**ENTRIES PROVIDED**
+ + + +

**src/hw/std_timer_regs.svh**
```systemverilog
// Register offsets, field positions, reset values for the standard timer.
// Assumes a 32-bit APB slave, one register per aligned word.
`ifndef STD_TIMER_REGS_SVH
`define STD_TIMER_REGS_SVH

`define RUN_CTRL_OFS     12'h000
`define MODE_CTRL_OFS    12'h004
`define CNT_LO_OFS       12'h008
`define CNT_HI_OFS       12'h00c
`define CMPA_LO_OFS      12'h010
`define CMPA_HI_OFS      12'h014
`define CMPP_OFS         12'h018

`define RUN_EN_BIT       3
`define MODE_MSB         7
`define MODE_LSB         6
`define PINF_MSB         5
`define PINF_LSB         4
`define INIT_LVL_BIT     3
`define INVERT_BIT       2
`define SWAP_BIT         1
`define CLR_SEL_BIT      0

`define RUN_CTRL_RST     8'h00
`define MODE_CTRL_RST    8'h00
`define RUN_CTRL_MASK    8'h08

`endif

```
**src/hw/std_timer_pkg.sv**
```systemverilog
// Types for the standard timer.
// Assumes the register header is included by the design file.
package std_timer_pkg;
   typedef enum logic [1:0] {
      MODE_COMPARE = 2'b00,
      MODE_CAPTURE = 2'b01,
      MODE_PWM     = 2'b10,
      MODE_TIMER   = 2'b11
   } op_mode_t;

   typedef struct packed {
      op_mode_t   mode;
      logic [1:0] pin_func;
      logic       init_level;
      logic       invert;
      logic       swap;
      logic       clear_sel;
   } mode_ctrl_t;
endpackage

```
**src/hw/std_timer.sv**
```systemverilog
// Standard 16-bit timer: run control, mode control, counter and compare A/P.
// Assumes an APB master on clk and a timer pin synchronous to clk.
// What this block does
// - Run enable rising edge clears the counter and starts counting.
// - Run enable falling holds the counter value and stops the timer.
// - Run enable rise resets pin to initial level in compare/PWM/pulse modes.
// - Run control bits two to zero read as zero.
// - Mode field: 00 compare, 01 capture, 10 PWM/pulse, 11 timer.
// - Timer mode ignores pin function, level and invert bits.
// - Compare mode on A match: keep, low, high or toggle the pin.
// - PWM mode pin: inactive, active, PWM, single pulse.
// - Capture mode: rising, falling, both edges, or disabled.
// - Requested level equal to pin level shows no change.
// - Initial level bit sets start level or PWM active level.
// - Invert bit inverts the output pin.
// - Swap bit exchanges period and duty compare roles.
// - Clear select: 1 clears on A match, 0 on P match/overflow.
// - Overflow clearing only when compare P is all zero.
// - Clear select ignored in PWM, pulse and capture modes.
// - Counter read as two read-only bytes, reset zero.
// - Compare A held in two read/write bytes, reset zero.
// - Low byte goes via shared buffer; high byte access moves it.
// - Comparator P matches upper eight counter bits with the low byte zero; A uses all sixteen.
`include "std_timer_regs.svh"

module std_timer
   import std_timer_pkg::*;
#(
   parameter int CNT_W = 16
) (
   // Clock and reset
   input wire logic clk,
   input wire logic rst_n,
   // APB slave
   input wire logic psel,
   input wire logic penable,
   input wire logic pwrite,
   input wire logic [11:0] paddr,
   input wire logic [31:0] pwdata,
   output logic [31:0] prdata,
   output logic pready,
   output logic pslverr,
   // Counter clock enable
   input wire logic cnt_tick,
   // Timer pin
   input wire logic timer_io_pin_in,
   output logic timer_io_pin_out,
   output logic timer_io_pin_oe,
   // Events
   output logic match_a,
   output logic match_p,
   output logic capture
);

   initial begin
      if (CNT_W != 16) begin
         $error("std_timer supports only a 16-bit counter");
      end
   end

   logic [7:0] run_ctrl_ff;
   mode_ctrl_t mode_ff;
   logic [15:0] cnt_ff;
   logic [15:0] cmpa_ff;
   logic [7:0] cmpp_ff;
   logic [7:0] buf_ff;
   logic run_d_ff;
   logic pin_ff;
   logic pin_in_d_ff;
   logic pulse_done_ff;
   logic [31:0] prdata_ff;
   logic pslverr_ff;
   logic match_a_ff;
   logic match_p_ff;
   logic capture_ff;
   logic pready_ff;

   // Byte address match for one register
   function automatic logic reg_hit(input logic [11:0] addr, input logic [11:0] ofs);
      reg_hit = (addr == ofs);
   endfunction

   // Compare P as a counter span; zero stands for the full range
   function automatic logic [16:0] p_span(input logic [7:0] p);
      if (p == 8'h00) begin
         p_span = 17'h10000;
      end else begin
         p_span = {1'b0, p, 8'h00};
      end
   endfunction

   // Bus decode: read data is prepared in the setup cycle, while a write
   // lands only at the access edge at which pready is seen high
   wire setup = psel && !penable;
   wire access = psel && penable && pready_ff;
   wire wr = access && pwrite;
   wire rd = setup && !pwrite;
   wire sel_run = reg_hit(paddr, `RUN_CTRL_OFS);
   wire sel_mode = reg_hit(paddr, `MODE_CTRL_OFS);
   wire sel_clo = reg_hit(paddr, `CNT_LO_OFS);
   wire sel_chi = reg_hit(paddr, `CNT_HI_OFS);
   wire sel_alo = reg_hit(paddr, `CMPA_LO_OFS);
   wire sel_ahi = reg_hit(paddr, `CMPA_HI_OFS);
   wire sel_p = reg_hit(paddr, `CMPP_OFS);
   wire mapped = sel_run | sel_mode | sel_clo | sel_chi | sel_alo | sel_ahi | sel_p;

   wire run = run_ctrl_ff[`RUN_EN_BIT];
   wire run_rise = run && !run_d_ff;
   wire is_cmp = (mode_ff.mode == MODE_COMPARE);
   wire is_tmr = (mode_ff.mode == MODE_TIMER);
   wire is_pwm = (mode_ff.mode == MODE_PWM);
   wire is_cap = (mode_ff.mode == MODE_CAPTURE);

   // Comparator widths
   wire a_hit = (cnt_ff == cmpa_ff);
   wire p_hit = (cmpp_ff != 8'h00) && (cnt_ff[15:8] == cmpp_ff) && (cnt_ff[7:0] == 8'h00);
   wire ovf = (cnt_ff == 16'hffff);
   wire step = run && cnt_tick;

   // Period and duty selection
   wire [16:0] p_full = p_span(cmpp_ff);
   wire [16:0] period = mode_ff.swap ? {1'b0, cmpa_ff} : p_full;
   wire [16:0] duty = mode_ff.swap ? p_full : {1'b0, cmpa_ff};
   wire [16:0] cnt_nxt1 = {1'b0, cnt_ff} + 17'h00001;
   wire pwm_end = (cnt_nxt1 >= period);
   wire pwm_active = ({1'b0, cnt_ff} < duty);

   // Clear selection
   wire clr_cmp = mode_ff.clear_sel ? a_hit : (p_hit || ((cmpp_ff == 8'h00) && ovf));
   wire clr_pwm = pwm_end;
   wire cnt_clr = (is_pwm || is_cap) ? (is_pwm && clr_pwm) : clr_cmp;

   logic [15:0] nxt_cnt;
   always_comb begin
      nxt_cnt = cnt_ff;
      if (run_rise) begin
         nxt_cnt = 16'h0000;
      end else if (step) begin
         if (cnt_clr) begin
            nxt_cnt = 16'h0000;
         end else begin
            nxt_cnt = cnt_nxt1[15:0];
         end
      end
   end

   // Output level before inversion
   logic nxt_pin;
   always_comb begin
      nxt_pin = pin_ff;
      if (run_rise) begin
         nxt_pin = mode_ff.init_level;
      end else if (is_cmp && step && a_hit) begin
         case (mode_ff.pin_func)
            2'b00: nxt_pin = pin_ff;
            2'b01: nxt_pin = 1'b0;
            2'b10: nxt_pin = 1'b1;
            2'b11: nxt_pin = !pin_ff;
            default: nxt_pin = pin_ff;
         endcase
      end else if (is_pwm && run) begin
         case (mode_ff.pin_func)
            2'b00: nxt_pin = !mode_ff.init_level;
            2'b01: nxt_pin = mode_ff.init_level;
            2'b10: nxt_pin = pwm_active ? mode_ff.init_level : !mode_ff.init_level;
            2'b11: nxt_pin = (pwm_active && !pulse_done_ff) ?
                             mode_ff.init_level : !mode_ff.init_level;
            default: nxt_pin = pin_ff;
         endcase
      end
   end

   wire pulse_end = is_pwm && (mode_ff.pin_func == 2'b11) && step && !pwm_active;

   wire pin_rise = timer_io_pin_in && !pin_in_d_ff;
   wire pin_fall = !timer_io_pin_in && pin_in_d_ff;
   wire cap_hit = is_cap && run && ((mode_ff.pin_func == 2'b00 && pin_rise) ||
                  (mode_ff.pin_func == 2'b01 && pin_fall) ||
                  (mode_ff.pin_func == 2'b10 && (pin_rise || pin_fall)));

   wire buf_load_cnt = rd && sel_chi;
   wire buf_load_a = rd && sel_ahi;
   wire buf_wr = wr && (sel_alo || sel_clo);
   logic [7:0] nxt_buf;
   always_comb begin
      if (buf_wr) begin
         nxt_buf = pwdata[7:0];
      end else if (buf_load_cnt) begin
         nxt_buf = cnt_ff[7:0];
      end else if (buf_load_a) begin
         nxt_buf = cmpa_ff[7:0];
      end else begin
         nxt_buf = buf_ff;
      end
   end

   logic [7:0] rd_byte;
   always_comb begin
      if (sel_run) begin
         rd_byte = run_ctrl_ff & `RUN_CTRL_MASK;
      end else if (sel_mode) begin
         rd_byte = mode_ff;
      end else if (sel_clo || sel_alo) begin
         rd_byte = buf_ff;
      end else if (sel_chi) begin
         rd_byte = cnt_ff[15:8];
      end else if (sel_ahi) begin
         rd_byte = cmpa_ff[15:8];
      end else if (sel_p) begin
         rd_byte = cmpp_ff;
      end else begin
         rd_byte = 8'h00;
      end
   end

   wire pin_drive = mode_ff.invert ? !pin_ff : pin_ff;
   wire pin_oe = !is_tmr && !is_cap;

   // Control registers
   always_ff @(posedge clk or negedge rst_n) begin
      if (!rst_n) begin
         run_ctrl_ff <= `RUN_CTRL_RST;
         mode_ff <= `MODE_CTRL_RST;
      end else begin
         if (wr && sel_run) begin
            run_ctrl_ff <= pwdata[7:0] & `RUN_CTRL_MASK;
         end
         if (wr && sel_mode) begin
            mode_ff <= pwdata[7:0];
         end
      end
   end

   // Compare values and the shared low-byte buffer
   always_ff @(posedge clk or negedge rst_n) begin
      if (!rst_n) begin
         cmpa_ff <= 16'h0000;
         cmpp_ff <= 8'h00;
         buf_ff <= 8'h00;
      end else begin
         buf_ff <= nxt_buf;
         if (wr && sel_ahi) begin
            cmpa_ff <= {pwdata[7:0], buf_ff};
         end
         if (wr && sel_p) begin
            cmpp_ff <= pwdata[7:0];
         end
      end
   end

   // Counter, pin level and input history
   always_ff @(posedge clk or negedge rst_n) begin
      if (!rst_n) begin
         cnt_ff <= 16'h0000;
         run_d_ff <= 1'b0;
         pin_ff <= 1'b0;
         pin_in_d_ff <= 1'b0;
      end else begin
         cnt_ff <= nxt_cnt;
         run_d_ff <= run;
         pin_ff <= nxt_pin;
         pin_in_d_ff <= timer_io_pin_in;
      end
   end

   // A single pulse stays spent until the next start
   always_ff @(posedge clk or negedge rst_n) begin
      if (!rst_n) begin
         pulse_done_ff <= 1'b0;
      end else begin
         pulse_done_ff <= run_rise ? 1'b0 : (pulse_done_ff | pulse_end);
      end
   end

   // Bus answer: no wait state; the error flag stands only with pready
   always_ff @(posedge clk or negedge rst_n) begin
      if (!rst_n) begin
         prdata_ff <= 32'h00000000;
         pslverr_ff <= 1'b0;
         pready_ff <= 1'b0;
      end else begin
         if (rd) begin
            prdata_ff <= {24'h000000, rd_byte};
         end
         pslverr_ff <= setup && !mapped;
         pready_ff <= setup;
      end
   end

   // Event pulses
   always_ff @(posedge clk or negedge rst_n) begin
      if (!rst_n) begin
         match_a_ff <= 1'b0;
         match_p_ff <= 1'b0;
         capture_ff <= 1'b0;
      end else begin
         match_a_ff <= step && a_hit && !run_rise;
         match_p_ff <= step && p_hit && !run_rise && !(is_cmp && mode_ff.clear_sel);
         capture_ff <= cap_hit;
      end
   end

   // Pin outputs
   always_ff @(posedge clk or negedge rst_n) begin
      if (!rst_n) begin
         timer_io_pin_out <= 1'b0;
         timer_io_pin_oe <= 1'b0;
      end else begin
         timer_io_pin_out <= pin_drive;
         timer_io_pin_oe <= pin_oe;
      end
   end

   assign prdata = prdata_ff;
   assign pready = pready_ff;
   assign pslverr = pslverr_ff;
   assign match_a = match_a_ff;
   assign match_p = match_p_ff;
   assign capture = capture_ff;

endmodule

```
--- src/logic/opc_ctrl.sv ---
// Purpose: control and status timing of a hot-pluggable optic, registers on AHB-Lite
// Assumes: pin inputs are asynchronous to clk; raw monitor sample is synchronous
// Notes: every device delay is a cycle count kept at or under its limit
// Contract
// - monitor reading is reported already calibrated by internal gain and offset
// - optical output goes off within 100 us of transmitter-off rising
// - in normal operation output returns within 2 ms of transmitter-off falling
// - management interface ready within 300 ms of power-on
// - uncooled part fully operational within 300 ms of start or recovery
// - cooled part fully operational within 90 s of start or recovery
// - power level two reached within 300 ms of the enabling write
// - back within power level one within 300 ms of the disabling write
// - uncooled part flags a laser fault within 1 ms
// - cooled part flags a laser fault within 50 ms
// - transmitter-off held high at least 10 us resets a latched fault
// - fibre channel rate select gives stable output within 500 us
// - other rate select gives stable output within 10 ms
// - signal-lost output asserts within 100 us of signal loss
// - signal-lost output negates within 100 us of signal return
`timescale 1ns/1ps
module opc_ctrl #(
    parameter logic [opc_pkg::CW-1:0] TON_LIM        = opc_pkg::TON_CYC,
    parameter logic [opc_pkg::CW-1:0] T2W_LIM        = opc_pkg::T2W_CYC,
    parameter logic [opc_pkg::CW-1:0] START_LIM      = opc_pkg::START_CYC,
    parameter logic [opc_pkg::CW-1:0] START_COOL_LIM = opc_pkg::START_COOL_CYC,
    parameter logic [opc_pkg::CW-1:0] PL2_UP_LIM     = opc_pkg::PL2_UP_CYC,
    parameter logic [opc_pkg::CW-1:0] PL2_DN_LIM     = opc_pkg::PL2_DN_CYC,
    parameter logic [opc_pkg::CW-1:0] RS_FC_LIM      = opc_pkg::RS_FC_CYC,
    parameter logic [opc_pkg::CW-1:0] RS_NFC_LIM     = opc_pkg::RS_NFC_CYC
) (
    input  wire logic              clk,         // 200 MHz clock
    input  wire logic              reset_n,     // async reset, active low
    input  wire logic              hsel,        // slave select
    input  wire logic [31:0]       haddr,       // byte address
    input  wire logic [1:0]        htrans,      // transfer type
    input  wire logic              hwrite,      // write when high
    input  wire logic [2:0]        hsize,       // word only
    input  wire logic [31:0]       hwdata,      // write data
    input  wire logic              hready,      // bus ready
    output logic [31:0]            hrdata,      // read data
    output logic                   hreadyout,   // always ready
    output logic                   hresp,       // always okay
    input  wire opc_pkg::opc_pins_t pinsIn,     // asynchronous control pins
    input  wire logic [15:0]       monRaw,      // raw monitor sample
    output logic                   laserEnable, // optical output on
    output logic                   txFaultOut,  // open drain data, always low
    output logic                   txFaultOe,   // pulls low while no fault
    output logic                   rxLos,       // signal lost
    output logic                   mgmtReady,   // management link ready
    output logic                   operational, // fully operational
    output logic                   rateStable,  // rate select settled
    output logic                   pl2Active,   // running at power level two
    output logic                   irq          // level interrupt
);
    import opc_pkg::*;

    localparam logic [CW-1:0] ONE = CW'(1);

    opc_pins_t        syncA_reg;
    opc_pins_t        syncB_reg;
    logic             txDisPrev_reg;
    logic [1:0]       rsPrev_reg;
    logic [11:0]      disHighCnt_reg;
    opc_state_t       state_reg;
    opc_state_t       state_next;
    logic [CW-1:0]    startCnt_reg;
    logic [CW-1:0]    tonCnt_reg;
    logic [CW-1:0]    twCnt_reg;
    logic [CW-1:0]    rsCnt_reg;
    logic [CW-1:0]    plCnt_reg;
    logic             laser_reg;
    logic             faultOe_reg;
    logic             los_reg;
    logic             mgmt_reg;
    logic             rateStable_reg;
    logic             pl2_reg;
    logic [CTRL_W-1:0] ctrl_reg;
    logic [NEV-1:0]   intStat_reg;
    logic [NEV-1:0]   intMask_reg;
    logic [15:0]      gain_reg;
    logic [15:0]      off_reg;
    logic [15:0]      mon_reg;
    logic [31:0]      hrdata_reg;
    logic             wrPend_reg;
    logic [7:0]       wrAddr_reg;

    logic             txDis;
    logic             txDisFall;
    logic             resetPulse;
    logic             faultIn;
    logic [CW-1:0]    startLim;
    logic [CW-1:0]    rsLim;
    logic [CW-1:0]    plLim;
    logic             rsRise;
    logic [NEV-1:0]   events;
    logic [31:0]      monProd;
    logic             addrPhase;
    logic [31:0]      rdMux;
    logic [31:0]      statusWord;

    // two flip-flops before any logic reads a pin
    always_ff @(posedge clk or negedge reset_n) begin
        if (!reset_n) begin
            syncA_reg <= '{txDisable: 1'b1, default: 1'b0}; // an open pin idles high, so no start-up count
            syncB_reg <= '{txDisable: 1'b1, default: 1'b0};
        end else begin
            syncA_reg <= pinsIn;
            syncB_reg <= syncA_reg;
        end
    end

    // an open transmitter-off pin reads high through the board pull-up
    assign txDis      = syncB_reg.txDisable;
    assign faultIn    = syncB_reg.laserFault;
    assign txDisFall  = txDisPrev_reg && !txDis;
    assign resetPulse = txDisFall && (disHighCnt_reg >= RESET_CYC);
    assign rsRise     = (syncB_reg.rateSelLow && !rsPrev_reg[0]) ||
                        (syncB_reg.rateSelHigh && !rsPrev_reg[1]);

    // variant and mode selected by software
    assign startLim = ctrl_reg[CTRL_COOLED] ? START_COOL_LIM : START_LIM;
    assign rsLim    = ctrl_reg[CTRL_FC] ? RS_FC_LIM : RS_NFC_LIM;
    assign plLim    = ctrl_reg[CTRL_PL2] ? PL2_UP_LIM : PL2_DN_LIM;

    // edge history of the synchronised pins
    always_ff @(posedge clk or negedge reset_n) begin
        if (!reset_n) begin
            txDisPrev_reg <= 1'b1;                               // matches the synchroniser reset level
            rsPrev_reg    <= 2'h0;
        end else begin
            txDisPrev_reg <= txDis;
            rsPrev_reg    <= {syncB_reg.rateSelHigh, syncB_reg.rateSelLow};
        end
    end

    // measures how long transmitter-off stays high; saturates to stay small
    always_ff @(posedge clk or negedge reset_n) begin
        if (!reset_n) begin
            disHighCnt_reg <= 12'h000;
        end else if (!txDis) begin
            disHighCnt_reg <= 12'h000;
        end else if (disHighCnt_reg < RESET_CYC) begin
            disHighCnt_reg <= disHighCnt_reg + 12'h001;
        end
    end

    // fault is latched at once, well inside both flag limits
    always_comb begin
        state_next = state_reg;
        case (state_reg)
            ST_START: begin
                if (faultIn) begin
                    state_next = ST_FAULT;
                end else if (!txDis && startCnt_reg >= startLim) begin
                    state_next = ST_RUN;
                end
            end
            ST_RUN: begin
                if (faultIn) begin
                    state_next = ST_FAULT;
                end
            end
            ST_FAULT: begin
                if (resetPulse) begin
                    state_next = ST_START;
                end
            end
            default: state_next = ST_START;
        endcase
    end

    always_ff @(posedge clk or negedge reset_n) begin
        if (!reset_n) begin
            state_reg <= ST_START;
        end else begin
            state_reg <= state_next;
        end
    end

    // start-up timer; cleared while transmitter-off is high so it runs from its negation
    always_ff @(posedge clk or negedge reset_n) begin
        if (!reset_n) begin
            startCnt_reg <= '0;
        end else if (state_reg != ST_START || txDis) begin
            startCnt_reg <= '0;
        end else if (startCnt_reg < startLim) begin
            startCnt_reg <= startCnt_reg + ONE;
        end
    end

    // turn-on delay after transmitter-off falls; preset at start-up exit so no wait then
    always_ff @(posedge clk or negedge reset_n) begin
        if (!reset_n) begin
            tonCnt_reg <= '0;
        end else if (state_reg != ST_RUN) begin
            tonCnt_reg <= TON_LIM;
        end else if (txDis) begin
            tonCnt_reg <= '0;
        end else if (tonCnt_reg < TON_LIM) begin
            tonCnt_reg <= tonCnt_reg + ONE;
        end
    end

    // laser drops in the cycle after the request is seen, far under the limit
    always_ff @(posedge clk or negedge reset_n) begin
        if (!reset_n) begin
            laser_reg <= 1'b0;
        end else begin
            laser_reg <= (state_next == ST_RUN) && !txDis && (tonCnt_reg >= TON_LIM);
        end
    end

    // open drain fault: pulled low while healthy, released while latched
    always_ff @(posedge clk or negedge reset_n) begin
        if (!reset_n) begin
            faultOe_reg <= 1'b1;
        end else begin
            faultOe_reg <= (state_next != ST_FAULT);
        end
    end

    // signal-lost follows the synchronised detector, three cycles late at most
    always_ff @(posedge clk or negedge reset_n) begin
        if (!reset_n) begin
            los_reg <= 1'b1;
        end else begin
            los_reg <= !syncB_reg.sigPresent;
        end
    end

    // management link comes up once after reset
    always_ff @(posedge clk or negedge reset_n) begin
        if (!reset_n) begin
            twCnt_reg <= '0;
            mgmt_reg  <= 1'b0;
        end else if (twCnt_reg < T2W_LIM) begin
            twCnt_reg <= twCnt_reg + ONE;
        end else begin
            mgmt_reg  <= 1'b1;
        end
    end

    // a rising edge on either rate select restarts settling
    always_ff @(posedge clk or negedge reset_n) begin
        if (!reset_n) begin
            rsCnt_reg      <= '0;
            rateStable_reg <= 1'b1;
        end else if (rsRise) begin
            rsCnt_reg      <= '0;
            rateStable_reg <= 1'b0;
        end else if (rsCnt_reg < rsLim) begin
            rsCnt_reg      <= rsCnt_reg + ONE;
        end else begin
            rateStable_reg <= 1'b1;
        end
    end

    // power level moves after its settle time; flipping back mid-way restarts
    always_ff @(posedge clk or negedge reset_n) begin
        if (!reset_n) begin
            plCnt_reg <= '0;
            pl2_reg   <= 1'b0;
        end else if (ctrl_reg[CTRL_PL2] == pl2_reg) begin
            plCnt_reg <= '0;
        end else if (plCnt_reg >= plLim) begin
            plCnt_reg <= '0;
            pl2_reg   <= ctrl_reg[CTRL_PL2];
        end else begin
            plCnt_reg <= plCnt_reg + ONE;
        end
    end

    // calibration applied inside, so software reads engineering units
    assign monProd = monRaw * gain_reg;
    always_ff @(posedge clk or negedge reset_n) begin
        if (!reset_n) begin
            mon_reg <= 16'h0000;
        end else begin
            mon_reg <= monProd[GAIN_FRAC+15:GAIN_FRAC] + off_reg;
        end
    end

    // events that feed the sticky status
    assign events[EV_FAULT] = (state_next == ST_FAULT) && (state_reg != ST_FAULT);
    assign events[EV_LOS]   = los_reg != !syncB_reg.sigPresent;
    assign events[EV_OPER]  = (state_next == ST_RUN) && (state_reg == ST_START);
    assign events[EV_RATE]  = !rateStable_reg && !rsRise && (rsCnt_reg >= rsLim);
    assign events[EV_PL2]   = (ctrl_reg[CTRL_PL2] != pl2_reg) && (plCnt_reg >= plLim);

    // ahb-lite: zero wait states, address captured for the write data phase
    assign addrPhase = hsel && htrans[1] && hready;

    always_ff @(posedge clk or negedge reset_n) begin
        if (!reset_n) begin
            wrPend_reg <= 1'b0;
            wrAddr_reg <= 8'h00;
        end else begin
            wrPend_reg <= addrPhase && hwrite;
            wrAddr_reg <= haddr[7:0];
        end
    end

    // software settings
    always_ff @(posedge clk or negedge reset_n) begin
        if (!reset_n) begin
            ctrl_reg    <= CTRL_RST;
            intMask_reg <= MASK_RST;
            gain_reg    <= GAIN_RST;
            off_reg     <= OFF_RST;
        end else if (wrPend_reg) begin
            case (wrAddr_reg)
                REG_CTRL:     ctrl_reg    <= hwdata[CTRL_W-1:0];
                REG_INT_MASK: intMask_reg <= hwdata[NEV-1:0];
                REG_CAL_GAIN: gain_reg    <= hwdata[15:0];
                REG_CAL_OFF:  off_reg     <= hwdata[15:0];
                default:      ctrl_reg    <= ctrl_reg;
            endcase
        end
    end

    // sticky status, write one to clear; a new event beats the clear
    always_ff @(posedge clk or negedge reset_n) begin
        if (!reset_n) begin
            intStat_reg <= '0;
        end else if (wrPend_reg && wrAddr_reg == REG_INT_STAT) begin
            intStat_reg <= (intStat_reg & ~hwdata[NEV-1:0]) | events;
        end else begin
            intStat_reg <= intStat_reg | events;
        end
    end

    assign statusWord = {22'h000000, state_reg, 1'b0, laser_reg, mgmt_reg, pl2_reg,
                         rateStable_reg, los_reg, !faultOe_reg, state_reg == ST_RUN};

    // read mux; unmapped offsets read zero
    always_comb begin
        case (haddr[7:0])
            REG_CTRL:     rdMux = {29'h00000000, ctrl_reg};
            REG_STATUS:   rdMux = statusWord;
            REG_INT_STAT: rdMux = {27'h0000000, intStat_reg};
            REG_INT_MASK: rdMux = {27'h0000000, intMask_reg};
            REG_MON:      rdMux = {16'h0000, mon_reg};
            REG_CAL_GAIN: rdMux = {16'h0000, gain_reg};
            REG_CAL_OFF:  rdMux = {16'h0000, off_reg};
            default:      rdMux = 32'h00000000;
        endcase
    end

    // read data sampled at the address phase, shown in the data phase
    always_ff @(posedge clk or negedge reset_n) begin
        if (!reset_n) begin
            hrdata_reg <= 32'h00000000;
        end else if (addrPhase && !hwrite) begin
            hrdata_reg <= rdMux;
        end
    end

    assign hrdata      = hrdata_reg;
    assign hreadyout   = 1'b1;
    assign hresp       = 1'b0;
    assign laserEnable = laser_reg;
    assign txFaultOut  = 1'b0;
    assign txFaultOe   = faultOe_reg;
    assign rxLos       = los_reg;
    assign mgmtReady   = mgmt_reg;
    assign operational = (state_reg == ST_RUN);
    assign rateStable  = rateStable_reg;
    assign pl2Active   = pl2_reg;
    assign irq         = |(intStat_reg & intMask_reg);
endmodule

+ + + +

**EXERCISE**
Across the data, find each line that has "synchronised" in it and copy that line.

**SOLUTION TO THIS EXERCISE**
    // edge history of the synchronised pins
    // signal-lost follows the synchronised detector, three cycles late at most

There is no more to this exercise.